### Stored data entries
══════════════════════════════
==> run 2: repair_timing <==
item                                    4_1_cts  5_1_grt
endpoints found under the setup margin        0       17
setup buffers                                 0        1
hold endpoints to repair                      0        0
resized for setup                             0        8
`src/hdl/ldc_pkg.sv`:
```
// Purpose: Shared constants and types for the LED sink configuration bank
// Assumes: 32-bit register port, byte offsets as printed
// Notes: Range code 3 is reserved and never stored
package ldc_pkg;
    // Register byte offsets
    localparam logic [7:0] LDC_OFS_CFG = 8'h00;
    localparam logic [7:0] LDC_OFS_CURR = 8'h04;
    localparam logic [7:0] LDC_OFS_MAN = 8'h20;
    // Output config field positions
    localparam int LDC_POS_REF_EN = 18;
    localparam int LDC_POS_SINK_ON = 8;
    localparam int LDC_POS_RANGE = 0;
    // Manual sequence field positions
    localparam int LDC_POS_MAN_MODE = 26;
    localparam int LDC_POS_ITG_RUN = 23;
    localparam int LDC_POS_SW = 19;
    // Reset values
    localparam logic [1:0] LDC_RANGE_RST = 2'h1;
    localparam logic [7:0] LDC_CODE_RST = 8'h00;
    // Full-scale range codes, in mA
    localparam logic [1:0] LDC_RANGE_25 = 2'h0;
    localparam logic [1:0] LDC_RANGE_50 = 2'h1;
    localparam logic [1:0] LDC_RANGE_100 = 2'h2;
    localparam int LDC_FS_25_MA = 25;
    localparam int LDC_FS_50_MA = 50;
    localparam int LDC_FS_100_MA = 100;
    localparam int LDC_CODE_STEPS = 256;

    // Settings for one sink, index 0 is sink one
    typedef struct packed {
        logic on;
        logic [1:0] range_sel;
        logic [7:0] level_code;
        logic direct_switch;
    } ldc_sink_t;

    // Analog-side controls for all four sinks
    typedef struct packed {
        logic ref_en;
        logic manual_mode;
        logic direct_integrator_run;
        ldc_sink_t [3:0] sink;
    } ldc_ctrl_t;
endpackage : ldc_pkg

```
`src/hdl/ldc_regs.sv`:
```
// Purpose: Register bank steering the four LED current sinks and manual switches
// Assumes: One 100 MHz clock, synchronous active-high reset, no wait states
// Notes: Sink current is analog; the micro-amp estimate is a status output, not readable through the read mux
`timescale 1ns/1ps

module ldc_regs (
    // Clock and reset
    input wire logic clk_in,
    input wire logic sys_rst_in,
    // Register port
    input wire logic [7:0] addr_in,
    input wire logic [31:0] wdata_in,
    input wire logic wr_in,
    input wire logic rd_in,
    output logic [31:0] rdata_out,
    // Analog controls
    output ldc_pkg::ldc_ctrl_t ctrl_out,
    // Effective drive per sink: enabled and, in manual mode, switched in
    output logic [3:0] sink_drive_out,
    output logic integrator_reset_out,
    // Target current of each sink in microamps
    output logic [3:0][16:0] sink_ua_out
);

    // Full-scale current in microamps for a range code
    function automatic logic [16:0] fs_ua(input logic [1:0] r);
        case (r)
            ldc_pkg::LDC_RANGE_25: fs_ua = 17'(ldc_pkg::LDC_FS_25_MA * 1000);
            ldc_pkg::LDC_RANGE_50: fs_ua = 17'(ldc_pkg::LDC_FS_50_MA * 1000);
            ldc_pkg::LDC_RANGE_100: fs_ua = 17'(ldc_pkg::LDC_FS_100_MA * 1000);
            default: fs_ua = 17'(ldc_pkg::LDC_FS_50_MA * 1000);
        endcase
    endfunction : fs_ua

    // Sink current estimate; code zero yields nothing
    function automatic logic [16:0] sink_ua(input logic [7:0] c, input logic [1:0] r);
        logic [25:0] prod;
        prod = 26'({1'b0, c} + 9'h001) * 26'(fs_ua(r));
        if (c == 8'h00)
            sink_ua = 17'h00000;
        else
            sink_ua = 17'(prod / 26'(ldc_pkg::LDC_CODE_STEPS));
    endfunction : sink_ua

    ldc_pkg::ldc_ctrl_t ctrl_reg, ctrl_next;
    logic [31:0] rdata_reg, rdata_next;
    logic [3:0] drive_reg, drive_next;
    logic itg_rst_reg, itg_rst_next;
    logic [3:0][16:0] ua_reg, ua_next;

    // Register writes; reserved range code 3 keeps the old value
    always_comb
    begin
        ctrl_next = ctrl_reg;
        if (wr_in && addr_in == ldc_pkg::LDC_OFS_CFG)
        begin
            ctrl_next.ref_en = wdata_in[ldc_pkg::LDC_POS_REF_EN];
            for (int i = 0; i < 4; i++)
            begin
                ctrl_next.sink[i].on = wdata_in[ldc_pkg::LDC_POS_SINK_ON + i];
                if (wdata_in[ldc_pkg::LDC_POS_RANGE + 2*i +: 2] != 2'h3)
                    ctrl_next.sink[i].range_sel = wdata_in[ldc_pkg::LDC_POS_RANGE + 2*i +: 2];
            end
        end
        if (wr_in && addr_in == ldc_pkg::LDC_OFS_CURR)
        begin
            for (int i = 0; i < 4; i++)
                ctrl_next.sink[i].level_code = wdata_in[8*i +: 8];
        end
        if (wr_in && addr_in == ldc_pkg::LDC_OFS_MAN)
        begin
            ctrl_next.manual_mode = wdata_in[ldc_pkg::LDC_POS_MAN_MODE];
            ctrl_next.direct_integrator_run = wdata_in[ldc_pkg::LDC_POS_ITG_RUN];
            for (int i = 0; i < 4; i++)
                ctrl_next.sink[i].direct_switch = wdata_in[ldc_pkg::LDC_POS_SW + i];
        end
    end

    // Read mux; unmapped offsets read zero
    always_comb
    begin
        rdata_next = 32'h00000000;
        if (rd_in)
        begin
            case (addr_in)
                ldc_pkg::LDC_OFS_CFG:
                begin
                    rdata_next[ldc_pkg::LDC_POS_REF_EN] = ctrl_reg.ref_en;
                    for (int i = 0; i < 4; i++)
                    begin
                        rdata_next[ldc_pkg::LDC_POS_SINK_ON + i] = ctrl_reg.sink[i].on;
                        rdata_next[ldc_pkg::LDC_POS_RANGE + 2*i +: 2] = ctrl_reg.sink[i].range_sel;
                    end
                end
                ldc_pkg::LDC_OFS_CURR:
                begin
                    for (int i = 0; i < 4; i++)
                        rdata_next[8*i +: 8] = ctrl_reg.sink[i].level_code;
                end
                ldc_pkg::LDC_OFS_MAN:
                begin
                    rdata_next[ldc_pkg::LDC_POS_MAN_MODE] = ctrl_reg.manual_mode;
                    rdata_next[ldc_pkg::LDC_POS_ITG_RUN] = ctrl_reg.direct_integrator_run;
                    for (int i = 0; i < 4; i++)
                        rdata_next[ldc_pkg::LDC_POS_SW + i] = ctrl_reg.sink[i].direct_switch;
                end
                default: rdata_next = 32'h00000000;
            endcase
        end
    end

    // Derived drive: switches matter only in manual mode, else sequencer owns them
    always_comb
    begin
        for (int i = 0; i < 4; i++)
        begin
            drive_next[i] = ctrl_next.sink[i].on &
                (~ctrl_next.manual_mode | ctrl_next.sink[i].direct_switch);
            ua_next[i] = sink_ua(ctrl_next.sink[i].level_code, ctrl_next.sink[i].range_sel);
        end
        itg_rst_next = ctrl_next.manual_mode & ~ctrl_next.direct_integrator_run;
    end

    // State registers
    always_ff @(posedge clk_in)
    begin
        if (sys_rst_in)
        begin
            ctrl_reg.ref_en <= 1'b0;
            ctrl_reg.manual_mode <= 1'b0;
            ctrl_reg.direct_integrator_run <= 1'b0;
            for (int i = 0; i < 4; i++)
            begin
                ctrl_reg.sink[i].on <= 1'b0;
                ctrl_reg.sink[i].range_sel <= ldc_pkg::LDC_RANGE_RST;
                ctrl_reg.sink[i].level_code <= ldc_pkg::LDC_CODE_RST;
                ctrl_reg.sink[i].direct_switch <= 1'b0;
            end
            rdata_reg <= 32'h00000000;
            drive_reg <= 4'h0;
            itg_rst_reg <= 1'b0;
            ua_reg <= '0;
        end
        else
        begin
            ctrl_reg <= ctrl_next;
            rdata_reg <= rdata_next;
            drive_reg <= drive_next;
            itg_rst_reg <= itg_rst_next;
            ua_reg <= ua_next;
        end
    end

    assign rdata_out = rdata_reg;
    assign ctrl_out = ctrl_reg;
    assign sink_drive_out = drive_reg;
    assign integrator_reset_out = itg_rst_reg;
    assign sink_ua_out = ua_reg;

    // Checks
    a_ref_en_write: assert property (@(posedge clk_in) disable iff (sys_rst_in)
        wr_in && addr_in == ldc_pkg::LDC_OFS_CFG |=>
        ctrl_out.ref_en == $past(wdata_in[ldc_pkg::LDC_POS_REF_EN]))
        else $error("reference enable not written");
    a_sink_on_write: assert property (@(posedge clk_in) disable iff (sys_rst_in)
        wr_in && addr_in == ldc_pkg::LDC_OFS_CFG |=>
        ctrl_out.sink[3].on == $past(wdata_in[ldc_pkg::LDC_POS_SINK_ON + 3]))
        else $error("sink four enable not written");
    a_range_legal: assert property (@(posedge clk_in) disable iff (sys_rst_in)
        ctrl_out.sink[3].range_sel != 2'h3 && ctrl_out.sink[0].range_sel != 2'h3)
        else $error("reserved range code stored");
    // Legal range code lands; the reserved code leaves the field alone
    a_range_write: assert property (@(posedge clk_in) disable iff (sys_rst_in)
        wr_in && addr_in == ldc_pkg::LDC_OFS_CFG && wdata_in[7:6] != 2'h3 |=>
        ctrl_out.sink[3].range_sel == $past(wdata_in[7:6]))
        else $error("sink four range not written");
    a_range_keep: assert property (@(posedge clk_in) disable iff (sys_rst_in)
        wr_in && addr_in == ldc_pkg::LDC_OFS_CFG && wdata_in[7:6] == 2'h3 |=>
        $stable(ctrl_out.sink[3].range_sel))
        else $error("reserved range code changed sink four");
    // Watched at the first edge after release, so no history before reset counts
    a_range_reset: assert property (@(posedge clk_in)
        $past(sys_rst_in) && !sys_rst_in |->
        ctrl_out.sink[0].range_sel == ldc_pkg::LDC_RANGE_RST &&
        ctrl_out.sink[1].range_sel == ldc_pkg::LDC_RANGE_RST &&
        ctrl_out.sink[2].range_sel == ldc_pkg::LDC_RANGE_RST)
        else $error("range reset value wrong");
    a_code_reset: assert property (@(posedge clk_in)
        $past(sys_rst_in) && !sys_rst_in |->
        ctrl_out.sink[0].level_code == ldc_pkg::LDC_CODE_RST &&
        ctrl_out.sink[3].level_code == ldc_pkg::LDC_CODE_RST)
        else $error("current code reset value wrong");
    a_code_write: assert property (@(posedge clk_in) disable iff (sys_rst_in)
        wr_in && addr_in == ldc_pkg::LDC_OFS_CURR |=>
        ctrl_out.sink[0].level_code == $past(wdata_in[7:0]))
        else $error("sink one current code not written");
    a_code_readback: assert property (@(posedge clk_in) disable iff (sys_rst_in)
        wr_in && addr_in == ldc_pkg::LDC_OFS_CURR ##1
        rd_in && addr_in == ldc_pkg::LDC_OFS_CURR |=>
        rdata_out == $past(wdata_in, 2))
        else $error("current codes readback mismatch");
    // Estimate is registered beside the codes, so it must match in the same cycle
    a_current_calc: assert property (@(posedge clk_in) disable iff (sys_rst_in)
        ctrl_out.sink[2].level_code == 8'hff &&
        ctrl_out.sink[2].range_sel == ldc_pkg::LDC_RANGE_100 |->
        sink_ua_out[2] == 17'(ldc_pkg::LDC_FS_100_MA * 1000))
        else $error("full code not full scale");
    a_integrator_hold: assert property (@(posedge clk_in) disable iff (sys_rst_in)
        integrator_reset_out |-> ctrl_out.manual_mode && !ctrl_out.direct_integrator_run)
        else $error("integrator reset outside manual hold");
    a_manual_switch: assert property (@(posedge clk_in) disable iff (sys_rst_in)
        ctrl_out.manual_mode && !ctrl_out.sink[3].direct_switch |-> !sink_drive_out[3])
        else $error("sink four driven while switched out");
    a_switch_write: assert property (@(posedge clk_in) disable iff (sys_rst_in)
        wr_in && addr_in == ldc_pkg::LDC_OFS_MAN |=>
        ctrl_out.sink[3].direct_switch == $past(wdata_in[ldc_pkg::LDC_POS_SW + 3]))
        else $error("sink four switch not written");
    a_sink_one_switch: assert property (@(posedge clk_in) disable iff (sys_rst_in)
        ctrl_out.manual_mode && !ctrl_out.sink[0].direct_switch |-> !sink_drive_out[0])
        else $error("sink one driven while switched out");
    a_manual_drive: assert property (@(posedge clk_in) disable iff (sys_rst_in)
        ctrl_out.manual_mode |->
        sink_drive_out[1] == (ctrl_out.sink[1].on && ctrl_out.sink[1].direct_switch))
        else $error("sink two drive wrong in manual mode");
    a_manual_mode_write: assert property (@(posedge clk_in) disable iff (sys_rst_in)
        wr_in && addr_in == ldc_pkg::LDC_OFS_MAN |=>
        ctrl_out.manual_mode == $past(wdata_in[ldc_pkg::LDC_POS_MAN_MODE]))
        else $error("manual mode not written");
    a_auto_ignores: assert property (@(posedge clk_in) disable iff (sys_rst_in)
        !ctrl_out.manual_mode |-> sink_drive_out == {ctrl_out.sink[3].on, ctrl_out.sink[2].on,
        ctrl_out.sink[1].on, ctrl_out.sink[0].on})
        else $error("manual switch acted outside manual mode");

endmodule : ldc_regs

```
`config.mk`:
```
export PLATFORM = sky130hd
export DESIGN_NAME = ldc_regs
export DESIGN_NICKNAME = d
export VERILOG_FILES = /design/src/hdl/ldc_pkg.sv /design/src/hdl/ldc_regs.sv
export SDC_FILE = /design/constraint.sdc
export NUM_CORES = 1
export LEC_CHECK = 0
export BUFFER_PORTS_ARGS = -buffer_cell sky130_fd_sc_hd__buf_4
export CAP_MARGIN = 5
export CORE_ASPECT_RATIO = 0.75
export CORE_UTILIZATION = 38
export DETAILED_ROUTE_END_ITERATION = 10
export PLACE_DENSITY_LB_ADDON = 0.12
export SETUP_SLACK_MARGIN = 0.02
export SLEW_MARGIN = 20
export SYNTH_ARGS = -nofsm -noshare
export SYNTH_HDL_FRONTEND = slang
export SYNTH_SLANG_ARGS = --single-unit
```
`constraint.sdc`:
```
create_clock -name clk_in -period 9 [get_ports clk_in]
set_input_delay 1.8 -clock clk_in [delete_from_list [all_inputs] [get_ports clk_in]]
set_output_delay 1.8 -clock clk_in [all_outputs]
set_load 0.02 [all_outputs]
```
### Yosys cells after proc, flatten, opt, wreduce, memory -nomap -nowiden

Cells that the tools add are included.

* bits in registers: 156
* bits of input ports: 44
* output and inout bits: 156
* logic and storage cells: 101

* $add $sub $neg: 4
* $mul: 4
* equal/unequal tests: 10
* muxes and demuxes: 25
* bitwise gates (word level): 13
* reductions and logical operators: 18

Operator list (number)
* $pmux W17 S2: 4
* $mul A9 B17 Y25: 4
* $logic_not A8 Y1: 5
* $add A8 B1 Y9 const B: 4
* $mux W8: 4
* $pmux W12 S2: 1
* $mux W3: 4
* $mux W2: 5
* $pmux W5 S2: 1
* $reduce_or A2 Y1: 5
* $eq A2 B2 Y1 const B: 4
* $eq A8 B3 Y1 const B: 1
* $eq A8 B6 Y1 const B: 1
* $logic_not A2 Y1: 4
* $ne A2 B2 Y1 const B: 4
* $and A1 B1 Y1: 5
* $mux W1: 4
* $not A1 Y1: 4
* $or A1 B1 Y1: 4
* $pmux W1 S2: 2
* $logic_and A1 B1 Y1: 3
* $reduce_or A3 Y1: 1

### Logic depth before layout (Yosys ltp)

Gate-level depths: netlist of the first run.

* depth in word-level cells: 6
* gate-level depth with buffers: 32
* mapped depth without buffers: 26

### Worst setup path after synthesis of the first run

No wires, ideal clock.

* path kind: input-to-reg
* start: input addr_in[3]
* end: register ua_reg (netlist bit sink_ua_out[33])
* library setup time: 0.117 ns
* data arrival time: 8.506 ns
* data required time: 8.883 ns
* slack: 0.377 ns
* cell stages on the path: 27
* path buffers: 3
* cells stage by stage: or4b_4 nor3_2 clkbuf_1 buf_1 nand2_1 nand2_1 ha_1 clkbuf_1 nand2_1 or2_2 nor3_1 a41oi_1 or3_1 fa_1 fa_1 inv_1 fa_1 inv_1 fa_1 inv_1 ha_1 o21a_1 a211o_1 a311oi_1 o41ai_1 xnor2_1 nor2_1

RTL lines
* from (decl): line ldc_regs.sv:11 `input wire logic [7:0] addr_in,`
* to (signal assigned): line ldc_regs.sv:150 `ua_reg <= ua_next;`
* to (decl): line ldc_regs.sv:49 `logic [3:0][16:0] ua_reg, ua_next;`

### Worst setup path in the final report of the first run

* start: input addr_in[3]
* end: register ua_reg (netlist bit sink_ua_out[15])

* cells in the longest elaborated chain, start to end: 6
* elaborated cells on any way between the ends: 13
* those cells by class: add/sub (1); mul (1); eq/ne (2); mux (3); reduce/logical (6)

Ends and longest elaborated chain
* parallel branches: the longest is 6 deep, another holds $mul A9 B17 Y25

Several ways; the timed one is not identified.
A chain may end at the register's enable or synchronous reset.

==> results of run 1 <==
[flip-flops by register name, summed over array words and instances (netlist names)]
signal,count
integrator_reset_out,1
rdata_out,32
ctrl_out,51
sink_drive_out,4
sink_ua_out,68
[worst max-delay path, cell delays in order]
cell and delay, ns:
buf_4 0.12, or4b_4 0.59, or3_2 0.57, buf_4 0.24
mux2i_1 0.21, inv_1 0.13, ha_1 0.28, mux4_2 0.24
nand3_1 0.18, buf_4 0.22, nand2b_1 0.16, fa_1 0.52
inv_1 0.06, fa_1 0.53, inv_1 0.05, fa_1 0.45
fa_1 0.49, inv_1 0.04, ha_1 0.20, a2111oi_0 0.44
o21ai_0 0.18, a31oi_1 0.42, a211oi_1 0.20, o21ai_0 0.17
nor3b_1 0.20
[logic make-up after synthesis]
group	share of synthesized area
AO/OA/AOI/OAI	0.105
XOR/XNOR	0.0375
adder cells (fa/ha/maj)	0.393
flip-flops	0.171
multiplexers	0.0249
AND/OR/NAND/NOR	0.165
other	0.000412
buffers and inverters	0.103
[layout by cell type, fill, tap and decap left out, types with 9 or more instances in the layout]
master / instances
inv_1: 411
nor2_1: 242
buf_4: 231
ha_1: 225
fa_1: 217
nand2_1: 157
dfxtp_1: 156
a21oi_1: 67
nand3_1: 46
xnor2_1: 44
o21ai_0: 41
mux2i_1: 38
nor3_1: 37
xor2_1: 34
and2_1: 26
and3_1: 22
nand2b_1: 20
a22o_1: 19
a21o_1: 19
o21a_1: 18
nor4_1: 17
or2_2: 17
clkbuf_16: 17
a211oi_1: 14
o21bai_1: 13
or3_1: 12
o22ai_1: 11
nor2b_1: 10
o22a_1: 9
[layout make-up]
type / instances / area, um^2
sequential: 156 / 3120
timing repair buffer: 231 / 1730
multi-input combinational: 1492 / 13200
inverter: 412 / 1550
clock inverter: 13 / 131
tap: 639 / 800
clock buffer: 19 / 443
antenna: 1 / 2.50
fill: 4815 / 26300
[final timing paths]
check / endpoint / slack (ns) / depth (start not counted)
max reg2reg: sink_ua_out[65] / 2.55 / 20
max: sink_ua_out[15] / 0.65 / 25
min: rdata_out[9] / 0.54 / 1
min reg2reg: rdata_out[9] / 0.54 / 1
[metal layers]
layer,vias up,part of all wire,GRT usage
met3,46,0.061,0.0466
li1,7213,-,-
met4,0,0.018,0.0534
met1,7240,0.50,0.325
met2,409,0.42,0.321
met5,-,0,0
[where the power goes]
| part | switching, mW | leakage, nW | internal [mW] |
|---|---|---|---|
| registers | 0.000727 | 1.26 | 0.690 |
| clock network | 0.349 | 0.272 | 0.394 |
| logic | 0.0485 | 9.29 | 0.0307 |
[Yosys cell counts (11+ instances only)]
cell	number	area, um^2
inv_1	411	1540
nor2_1	242	908
ha_1	225	2820
fa_1	217	4340
nand2_1	157	589
dfxtp_1	156	3120
a21oi_1	67	335
clkbuf_1	66	248
nand3_1	46	230
xnor2_1	44	385
o21ai_0	41	205
mux2i_1	38	380
nor3_1	37	185
xor2_1	34	298
and2_1	26	163
and3_1	22	138
nand2b_1	20	125
a21o_1	19	143
a22o_1	19	166
nor4_1	18	113
o21a_1	18	135
or2_2	17	106
a211oi_1	14	105
o21bai_1	13	97.6
or3_1	13	81.3
o22ai_1	11	68.8
[through the flow]
stage                util  hold WS [ns]  cells  worst slack [ns]  instance area [um^2]
floorplan               -         0.576   2140             0.377                 18200
global placement    0.432         0.521   2930             0.244                 20400
detailed placement  0.432         0.516   2930             0.235                 20400
CTS                 0.444         0.537   2962             0.744                 21000
global route        0.444         0.561   2962             0.296                 21000
finish              0.444         0.536   2963             0.646                 21000
==> metrics.txt, run 1 <==
Area Growth Syn to Fin 15.4%; vias per cell 5.03; WS Path Type primary input to flip-flop; Die Footprint 48800 um^2; IO buf count 199; Total Power 1.51 mW; Max-slew headroom 0.379; Pins Over Slew Limit 0; routed via count 14908; Max Freq 120 MHz; I/O pins 200; Startpoint Class primary input; CTS tree done; endpoints failing hold 0; # hold bufs at CTS 0; Post-DRT Antenna Nets 0; first-pass GRT wire length 82300 um; #FFs+latches synth 156; final setup violation count 0; leak pwr 10.8 nW; number of CTS-inserted buffers 17; Power Dens Cells 72.0 nW/um^2; R2R Path Start ctrl_out[39]; status complete, no violations; die height 192 um; FFs w/ async S/R, synth 0; total number of placement rows 69; Tcrit/Tclk final 0.928; cells after synthesis 2137; Max VDD drop 138 uV; distinct cell type count after synthesis 72; Worst Setup End Kind flip-flop; Sum Neg Setup Slack 0 ns; top_reg_cell synth dfxtp_1; Nets 2796; Wirelength per Cell 17.2 um; RSZ-0062 raised after global routing false; vias in the first global route 15046; clk root buf clkbuf_16; critical path peak fanout 15; Total GRT Usage 0.219; largest net degree at the start of global routing 54; Critical Path Start addr_in[3]; post-detail-place hpwl 42400 um; DRT iter0 DRCs 1131; Avg Cell Area, Syn 8.52 um^2; Placeable Area 47300 um^2; share of layout cells above drive strength 1 0.127; gpl congestion 0.909; Max-Cap Viols 0; Period minus WS final 8.35 ns; Post-CTS Setup Bufs 0; Sink Count 156; Worst-Skew Late Latency 0.47 ns; WP data required 9.37 ns; sequential share of the synthesized area 0.171; die width 255 um; synthesized cell area 18200 um^2; Worst-path clk slew 0.08 ns; initial core utilization 0.385; EDFF count, synth 0; Routed WL 50900 um; GR Overflow Total 0; Hold Crit Start ctrl_out[23]; clock tree buffer depth 2; CTS H-tree depth 4; post-CTS resize count 0; First-pass DRT Iterations 7; initial antenna violation count 1; type of the most critical hold path flip-flop to flip-flop; final setup skew 0.0123 ns; DRC viols 0; Arr. time, crit path 8.72 ns; worst slew pin tran 0.924 ns; Synth warnings 0
No activity file was read; power rests on OpenSTA's default activity.
==> run 2, diff against run 1 <==
CELL_PAD_IN_SITES_DETAIL_PLACEMENT = 0   (was not set)
CELL_PAD_IN_SITES_GLOBAL_PLACEMENT = 1   (was not set)
==> run 2 against run 1 <==
Effect of this change: via count grew 0.23%; sequential power is essentially flat; critical path depth shrank 1; highest routed layer unchanged; critical path type unchanged; sequential share of layout area shrank 0.057 points; die area is the same; non-clock buffer count grew 4; global-route usage grew 0.21 points; first-iteration DRC count shrank 12%; count of clock-buffer cells in the layout shrank 1; largest power group unchanged.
══════════════════════════════
Where in the entries above does the word "against" appear? Copy each line that has it.

### Response
==> run 2, diff against run 1 <==
==> run 2 against run 1 <==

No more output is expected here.